(Beginning of Supplied records)

Source: an optimization exercise on an open RTL-to-GDS flow (aim: small area). Production flows keep margins and buffers that such runs may drop.
The RTL was checked by simulation tests, not by an equivalence proof against the original design.
Power and IR drop assume default switching activity.

==> run.sh <==
#!/bin/bash
# synth_recipe.tcl (not shown) runs the flow's synth.tcl, then flattens the netlist and writes it again
# the make line also repeats each setting of config.mk as NAME=value (left out here)
make -C /OpenROAD-flow-scripts/flow DESIGN_CONFIG=/design/flow/config.mk WORK_HOME=/design/flow/orfs CLKGATE_MAP_FILE= SYNTH_SCRIPT=/design/flow/synth_recipe.tcl finish
==> config.mk <==
export PLATFORM = sky130hd
export DESIGN_NAME = acw_gate
export DESIGN_NICKNAME = acw_gate
export VERILOG_FILES = /design/flow/design.v
export SDC_FILE = /design/flow/constraint.sdc
export NUM_CORES = 4
export LEC_CHECK = 0
export CAP_MARGIN = 20
export CORE_MARGIN = 2
export CORE_UTILIZATION = 40
export SETUP_SLACK_MARGIN = 0.2
export SLEW_MARGIN = 20
==> constraint.sdc <==
create_clock -name core_clock -period 6.0 [get_ports {clk}]
set_input_delay 1.2000 -clock core_clock [delete_from_list [all_inputs] [get_ports {clk}]]
set_output_delay 1.2000 -clock core_clock [all_outputs]
set_load 0.01 [all_outputs]
This is an optimization exercise on Yosys and OpenROAD, whose aim is small area, a short achievable clock period and few clock cycles per item, not a production implementation.
In this exercise RTL edits were held to simulation tests only and were not proved equivalent to the original.
Power figures rest on the tool's default switching activity, not on a simulated workload.

--- design/flow/config.mk ---
export PLATFORM = sky130hd
export DESIGN_NAME = pipe_prefix_adder
export DESIGN_NICKNAME = pipe_prefix_adder
export VERILOG_FILES = /design/flow/design.v
export SDC_FILE = /design/flow/constraint.sdc
export NUM_CORES = 4
export LEC_CHECK = 0
export ABC_AREA = 1
export CAP_MARGIN = 20
export CORE_MARGIN = 2
export CORE_UTILIZATION = 40
export CTS_BUF_LIST = sky130_fd_sc_hd__clkbuf_8
export CTS_CLUSTER_SIZE = 50
export SETUP_SLACK_MARGIN = 1.65
export SLEW_MARGIN = 20
--- design/flow/constraint.sdc ---
create_clock -name core_clock -period 4.5 [get_ports {clk}]
set_input_delay 0.9000 -clock core_clock [delete_from_list [all_inputs] [get_ports {clk}]]
set_output_delay 0.9000 -clock core_clock [all_outputs]
set_load 0.01 [all_outputs]
This design comes from an exercise in tuning for a short achievable clock period and few clock cycles on the open sky130 flow, not from production work.
RTL that was checked went through simulation tests only; none was proved equivalent to the original.
No activity file was given, so power comes from the tool's default toggle rates.

==> job 4710 <==
// rv_core_top
module rv_core_top #(
   parameter logic [31:0] RESET_PC = '0    
) (
   input  wire         clk_i,
   input  wire         rst_i,
   input  wire         stall_i,
   input  wire  [31:0] inst_i,
   output wire  [31:0] inst_addr_o,
   output wire         wen_o,
   output wire  [3:0]  stb_o,
   output wire  [31:0] data_addr_o,
   output wire  [31:0] data_o
);
   localparam logic [6:0] OPC_OP     = 7'b0110011;
   localparam logic [6:0] OPC_OP_IMM = 7'b0010011;
   localparam logic [6:0] OPC_BRANCH = 7'b1100011;
   localparam logic [6:0] OPC_JAL    = 7'b1101111;
   localparam logic [6:0] OPC_JALR   = 7'b1100111;
   localparam logic [6:0] OPC_LUI    = 7'b0110111;
   localparam logic [6:0] OPC_AUIPC  = 7'b0010111;
   localparam logic [6:0] OPC_STORE  = 7'b0100011;
   logic [31:0] pc_q;
   logic [31:0] pc_plus4;
   logic [31:0] f_next;
   logic        d_valid;
   logic [31:1] d_rs1_oh;        
   logic [31:1] d_rs2_oh;
   logic        d_pred;          
   logic [31:0] d_inst;
   logic [31:0] d_pc;
   logic [31:0] d_pc4;
   logic        e_valid;
   logic [31:0] e_a;             
   logic [31:0] e_b;             
   logic [31:0] e_bx;            
   logic        e_cin;           
   logic [31:0] e_rs2;           
   logic [31:0] e_pc4;           
  ...
==> flow/config.mk <==
export PLATFORM = sky130hd
export DESIGN_NAME = rv_core_top
export DESIGN_NICKNAME = rv_core_top
export VERILOG_FILES = /design/flow/design.v
export SDC_FILE = /design/flow/constraint.sdc
export NUM_CORES = 4
export LEC_CHECK = 0
export CAP_MARGIN = 20
export CORE_MARGIN = 2
export CORE_UTILIZATION = 40
export SETUP_SLACK_MARGIN = 5
export SLEW_MARGIN = 20
export SYNTH_HIERARCHICAL = 1
export SYNTH_MINIMUM_KEEP_SIZE = 300
==> flow/constraint.sdc <==
create_clock -name core_clock -period 10.0 [get_ports {clk_i}]
set_input_delay 2.0000 -clock core_clock [delete_from_list [all_inputs] [get_ports {clk_i}]]
set_output_delay 2.0000 -clock core_clock [all_outputs]
set_load 0.01 [all_outputs]
standard.sh (not shown) runs the stock make flow with config.mk's settings and CLKGATE_MAP_FILE= SYNTH_SCRIPT=/design/flow/synth_recipe.tcl, a recipe that flattens the netlist after the stock synthesis.
==> flow/flow/run.sh <==
#!/bin/bash
set -euo pipefail
MARGIN=$(cat flow/margin.txt)
bash standard.sh SETUP_SLACK_MARGIN=$MARGIN finish > standard_flow.log 2>&1
==> flow/flow/margin.txt <==
7
==> inputs of job 5867, as changes to job 4710 <==
--- a/flow/design.v
+++ b/flow/design.v
@@ -84,14 +84,43 @@
       else              n_other = pc4_i;
    end
    assign n_take    = take_o && !early_i && !stall_i;
    assign pc_next_o = n_take ? n_tgt : n_other;
 endmodule
 `default_nettype wire
 `timescale 1ns/1ns
+`default_nettype none
+module br_cmp (
+   input  wire  [31:0] rd1_i,         
+   input  wire  [31:0] rd2_i,
+   input  wire  [31:0] w_data_i,      
+   input  wire         w1_i,          
+   input  wire         w2_i,
+   input  wire  [2:0]  f3_i,
+   input  wire         pred_i,        
+   output logic        mis_o          
+);
+   logic [31:0] a, b;
+   logic        eq, ltu, lt, cmp;
+   assign a = w1_i ? w_data_i : rd1_i;
+   assign b = w2_i ? w_data_i : rd2_i;
+   lt_tree #(.W(32)) u_ltu (.a_i (a), .b_i (b), .lt_o (ltu), .eq_o (eq));
+   lt_tree #(.W(32)) u_lt (
+      .a_i ({~a[31], a[30:0]}), .b_i ({~b[31], b[30:0]}), .lt_o (lt), .eq_o ()
+   );
+   always_comb begin
+      case (f3_i[2:1])
+         2'b00:   cmp = eq;
+         2'b10:   cmp = lt;
+         default: cmp = ltu;
+      endcase
+   end
+   assign mis_o = f3_i[0] ^ pred_i ^ cmp;
+endmodule
+`default_nettype wire
 `timescale 1ns/1ns
 `timescale 1ns/1ns
 `default_nettype none
 module ks_adder #(
    parameter int W = 32
 ) (
    input  wire  [W-1:0] a_i,
@@ -227,14 +256,17 @@
    logic [31:0] s_data;
    assign inst_addr_o = pc_q;
    ks_adder #(.W(32)) u_pc4 (
       .a_i (pc_q), .b_i (32'd4), .cin_i (1'b0), .sum_o (pc_plus4), .cout_o ()
    );
    logic [31:6] f_hi_p1, f_hi_m1;
    logic        d_auipc0;        
+   logic        d_isbr, d_isjal;   
+   logic        d_chkc;          
+   logic        d_short_q;       
    logic        d_wr;            
    logic        d_e1, d_e2;      
    logic        d_w1, d_w2;      
    logic [31:6] d_hi_p1, d_hi_m1;
    logic        f_take;
    logic [31:0] pc_next;
    logic        n_early;
@@ -288,14 +320,24 @@
       for (int i = 1; i < 32; i++) begin
          d_rs1_oh[i] <= inst_i[19:15] == 5'(i);
          d_rs2_oh[i] <= inst_i[24:20] == 5'(i);
       end
       d_hi_p1 <= f_hi_p1;
       d_hi_m1 <= f_hi_m1;
       d_auipc0 <= inst_i[6:0] == OPC_AUIPC && inst_i[31:12] == 20'd0 && inst_i[11:7] != 5'd0;
+      d_isbr   <= inst_i[6:0] == OPC_BRANCH;
+      d_isjal  <= inst_i[6:0] == OPC_JAL;
+      d_chkc   <= inst_i[6:0] == OPC_BRANCH && inst_i[14:13] == 2'b00 && inst_i[24:20] == 5'd0;
+      if (inst_i[6:0] == OPC_JAL)
+         d_short_q <= inst_i[30:26] == {5{inst_i[31]}} && inst_i[20] == inst_i[31] &&
+                      inst_i[19:12] == {8{inst_i[31]}};
+      else if (inst_i[6:0] == OPC_BRANCH)
+         d_short_q <= inst_i[30:26] == {5{inst_i[31]}} && inst_i[7] == inst_i[31];
+      else
+         d_short_q <= inst_i[30:26] == {5{inst_i[31]}};
       d_e1 <= d_wr && inst_i[19:15] == d_inst[11:7];
       d_e2 <= d_wr && inst_i[24:20] == d_inst[11:7];
       d_w1 <= e_valid && e_wen && inst_i[19:15] == e_rd;
       d_w2 <= e_valid && e_wen && inst_i[24:20] == e_rd;
    end
    logic [6:0]  opc;
    logic [2:0]  f3;
@@ -375,44 +417,37 @@
    );
    logic [31:0] nimm;
    logic        d_chk, d_zero, d_outcome, d_pred_x;
    logic        d_short, d_bad;
    ks_adder #(.W(32)) u_nimm (
       .a_i (~imm_i), .b_i (32'd0), .cin_i (1'b1), .sum_o (nimm), .cout_o ()
    );
-   assign d_chk      = is_branch && f3[2:1] == 2'b00 && rs2 == 5'd0 &&
-                       e_valid && d_e1 && e_addi;
+   assign d_chk      = d_chkc && e_valid && d_e1 && e_addi;
    assign d_zero     = e_a == e_nimm;
    assign d_outcome  = f3[0] ^ d_zero;
-   always_comb begin
-      if (is_jal)         d_short = d_inst[30:26] == {5{d_inst[31]}} && d_inst[20] == d_inst[31] &&
-                                    d_inst[19:12] == {8{d_inst[31]}};
-      else if (is_branch) d_short = d_inst[30:26] == {5{d_inst[31]}} && d_inst[7] == d_inst[31];
-      else                d_short = d_inst[30:26] == {5{d_inst[31]}};
-   end
-   assign d_bad      = d_pred && !d_short && (is_jal || is_branch);
+   assign d_short = d_short_q;
+   assign d_bad      = d_pred && !d_short && (d_isjal || d_isbr);
    assign d_pred_x   = d_chk ? d_outcome : d_pred;
    assign redirect_d = d_valid && !redirect_w && !redirect_e && !d_stall &&
                        (d_chk ? (d_outcome != d_pred || d_bad) : d_bad);
    logic        dep1, dep2;
-   logic        d_eq, d_lt, d_ltu, d_cmp;
+   logic        d_mis;
    assign dep1    = e_valid && d_e1;
    assign dep2    = e_valid && d_e2;
-   assign d_stall = d_valid && is_branch && !d_chk && (dep1 || dep2);
-   lt_tree #(.W(32)) u_ltu (.a_i (rf1), .b_i (rf2), .lt_o (d_ltu), .eq_o (d_eq));
-   lt_tree #(.W(32)) u_lt (
-      .a_i ({~rf1[31], rf1[30:0]}), .b_i ({~rf2[31], rf2[30:0]}), .lt_o (d_lt), .eq_o ()
+   assign d_stall = d_valid && d_isbr && !d_chk && (dep1 || dep2);
+   br_cmp u_brc (
+      .rd1_i    (rd1),
+      .rd2_i    (rd2),
+      .w_data_i (w_data),
+      .w1_i     (d_w1),
+      .w2_i     (d_w2),
+      .f3_i     (f3),
+      .pred_i   (d_pred),
+      .mis_o    (d_mis)
    );
-   always_comb begin
-      case (f3[2:1])
-         2'b00:   d_cmp = d_eq;
-         2'b10:   d_cmp = d_lt;
-         default: d_cmp = d_ltu;
-      endcase
-   end
    assign target_d   = d_chk ? (d_outcome ? tgt_b : d_pc4) : (is_jal ? tgt_j : tgt_b);
    always_ff @(posedge clk_i or posedge rst_i) begin
       if (rst_i) begin
          e_valid <= 1'b0;
       end else begin
          e_valid <= d_valid && !redirect_w && !redirect_e && !d_stall;
       end
@@ -421,15 +456,15 @@
       e_a      <= fa_sum ? sum : fa_lt ? {31'd0, ltv} : fa_oth ? other : a_d;
       e_b      <= fb_sum ? sum : fb_lt ? {31'd0, ltv} : fb_oth ? other : b_d;
       e_bx     <= {32{sub_d}} ^ (fb_sum ? sum : fb_lt ? {31'd0, ltv} : fb_oth ? other : b_d);
       e_cin    <= sub_d;
       e_rs2    <= fs_sum ? sum : fs_lt ? {31'd0, ltv} : fs_oth ? other : rf2;
       e_pc4    <= d_pc4;
       e_rtgt   <= d_pred_x ? d_pc4 : (is_jal ? tgt_j : tgt_b);
-      e_mis    <= is_branch && !d_chk && (f3[0] ^ d_pred_x ^ d_cmp);
+      e_mis    <= is_branch && !d_chk && d_mis;
       e_redir  <= is_jal && !d_pred;
       e_jr     <= is_jalr && !(d_pred && d_short);
       e_addi   <= is_opimm && f3 == 3'b000;
       e_nimm   <= nimm;
       e_store  <= is_store;
       e_sfmt   <= f3[1:0];
       e_wen    <= writes && (rd != 5'd0);
==> qor summary <==
Share of layout cells above drive strength 1: job 5867 0.280; job 4710 0.319
Switching power share of the total: job 5867 0.289; job 4710 0.288
Number of global-route vias before repair: job 5867 66200; job 4710 67700
Layout buffer count excluding clock buffers: job 5867 802; job 4710 1028
Pre-CTS setup slack: job 5867 4.62 ns; job 4710 4.68 ns
Register area: job 5867 0.0425 sq mm; job 4710 0.0425 sq mm
Area of the multi-input gates: job 5867 0.0374 sq mm; job 4710 0.0379 sq mm
Largest stage delay on the critical path: job 5867 0.45 ns; job 4710 0.36 ns
Highest Clock Rate: job 5867 264 MHz; job 4710 266 MHz
Status: job 5867 complete, no violations; job 4710 complete, no violations
Number of antenna diodes: job 5867 36; job 4710 28
Fraction of the mapped netlist area in compound gates: job 5867 0.182; job 4710 0.190
NetSw: job 5867 5.02 mW; job 4710 5.04 mW
Clk slew on worst S/H paths: job 5867 0.06 ns; job 4710 0.07 ns
Synthesized-area fraction occupied by xor and xnor cells: job 5867 0.0299; job 4710 0.0285
Fillers: job 5867 16800; job 4710 16100
Number of sequential cells: job 5867 1597; job 4710 1593
Initial detailed-routing violation count: job 5867 15200; job 4710 15800
Share of synthesized cell area in full adder, half adder and majority cells: job 5867 0.0382; job 4710 0.0387
Worst IR Drop VDD: job 5867 180 uV; job 4710 179 uV
Share of power burned in the clock network: job 5867 0.384; job 4710 0.379
Clock Buffer Count: job 5867 210; job 4710 245
Worst Hold Slack: job 5867 0.399 ns; job 4710 0.405 ns
Multi-input logic portion of the cell area: job 5867 0.379; job 4710 0.371
Non-clock buffers, area share: job 5867 0.0918; job 4710 0.117
Testbench counts of job 4710, summed over its fixed seeds: cycles 75,293.
Function not checked in job 5867: the RTL went through the layout flow alone.

-- port drivers added, routing unchanged --
No port has a modelled driver above. Below, the same layouts with a new extraction and two added sets of constraints. Step 1, drivers: a clkbuf_16 drives clk_i and a buf_2 each remaining input, both assumed. Step 2 also shifts input and output timing later by t, the mid clock arrival at the registers, as if the neighbouring blocks saw the same clock. Slacks: ideal ports / drivers / drivers and shift; pairs: ideal ports / drivers.
run | shift t [ns] | slack for setup (ns) | clock arrival spread, ns
job 4710 | 0.949 | 6.244 / 6.244 / 5.478 | 0.088 / 0.088
job 5867 | 0.939 | 6.216 / 6.216 / 5.645 | 0.052 / 0.052
After both steps every run listed still meets setup and hold. The setup slack of job 4710, which loses most, moves by 0.000 ns with the drivers and by -0.766 ns with both steps.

(End of Supplied records)

Word for word, restate the lines of the data above that fall between the line holding "inst_i[7] == inst_i[31];" and the line holding "(d_lt), .eq_o ()", inclusive, and no other lines.

§ **Exercise solution**
+         d_short_q <= inst_i[30:26] == {5{inst_i[31]}} && inst_i[7] == inst_i[31];
+      else
+         d_short_q <= inst_i[30:26] == {5{inst_i[31]}};
       d_e1 <= d_wr && inst_i[19:15] == d_inst[11:7];
       d_e2 <= d_wr && inst_i[24:20] == d_inst[11:7];
       d_w1 <= e_valid && e_wen && inst_i[19:15] == e_rd;
       d_w2 <= e_valid && e_wen && inst_i[24:20] == e_rd;
    end
    logic [6:0]  opc;
    logic [2:0]  f3;
@@ -375,44 +417,37 @@
    );
    logic [31:0] nimm;
    logic        d_chk, d_zero, d_outcome, d_pred_x;
    logic        d_short, d_bad;
    ks_adder #(.W(32)) u_nimm (
       .a_i (~imm_i), .b_i (32'd0), .cin_i (1'b1), .sum_o (nimm), .cout_o ()
    );
-   assign d_chk      = is_branch && f3[2:1] == 2'b00 && rs2 == 5'd0 &&
-                       e_valid && d_e1 && e_addi;
+   assign d_chk      = d_chkc && e_valid && d_e1 && e_addi;
    assign d_zero     = e_a == e_nimm;
    assign d_outcome  = f3[0] ^ d_zero;
-   always_comb begin
-      if (is_jal)         d_short = d_inst[30:26] == {5{d_inst[31]}} && d_inst[20] == d_inst[31] &&
-                                    d_inst[19:12] == {8{d_inst[31]}};
-      else if (is_branch) d_short = d_inst[30:26] == {5{d_inst[31]}} && d_inst[7] == d_inst[31];
-      else                d_short = d_inst[30:26] == {5{d_inst[31]}};
-   end
-   assign d_bad      = d_pred && !d_short && (is_jal || is_branch);
+   assign d_short = d_short_q;
+   assign d_bad      = d_pred && !d_short && (d_isjal || d_isbr);
    assign d_pred_x   = d_chk ? d_outcome : d_pred;
    assign redirect_d = d_valid && !redirect_w && !redirect_e && !d_stall &&
                        (d_chk ? (d_outcome != d_pred || d_bad) : d_bad);
    logic        dep1, dep2;
-   logic        d_eq, d_lt, d_ltu, d_cmp;
+   logic        d_mis;
    assign dep1    = e_valid && d_e1;
    assign dep2    = e_valid && d_e2;
-   assign d_stall = d_valid && is_branch && !d_chk && (dep1 || dep2);
-   lt_tree #(.W(32)) u_ltu (.a_i (rf1), .b_i (rf2), .lt_o (d_ltu), .eq_o (d_eq));
-   lt_tree #(.W(32)) u_lt (
-      .a_i ({~rf1[31], rf1[30:0]}), .b_i ({~rf2[31], rf2[30:0]}), .lt_o (d_lt), .eq_o ()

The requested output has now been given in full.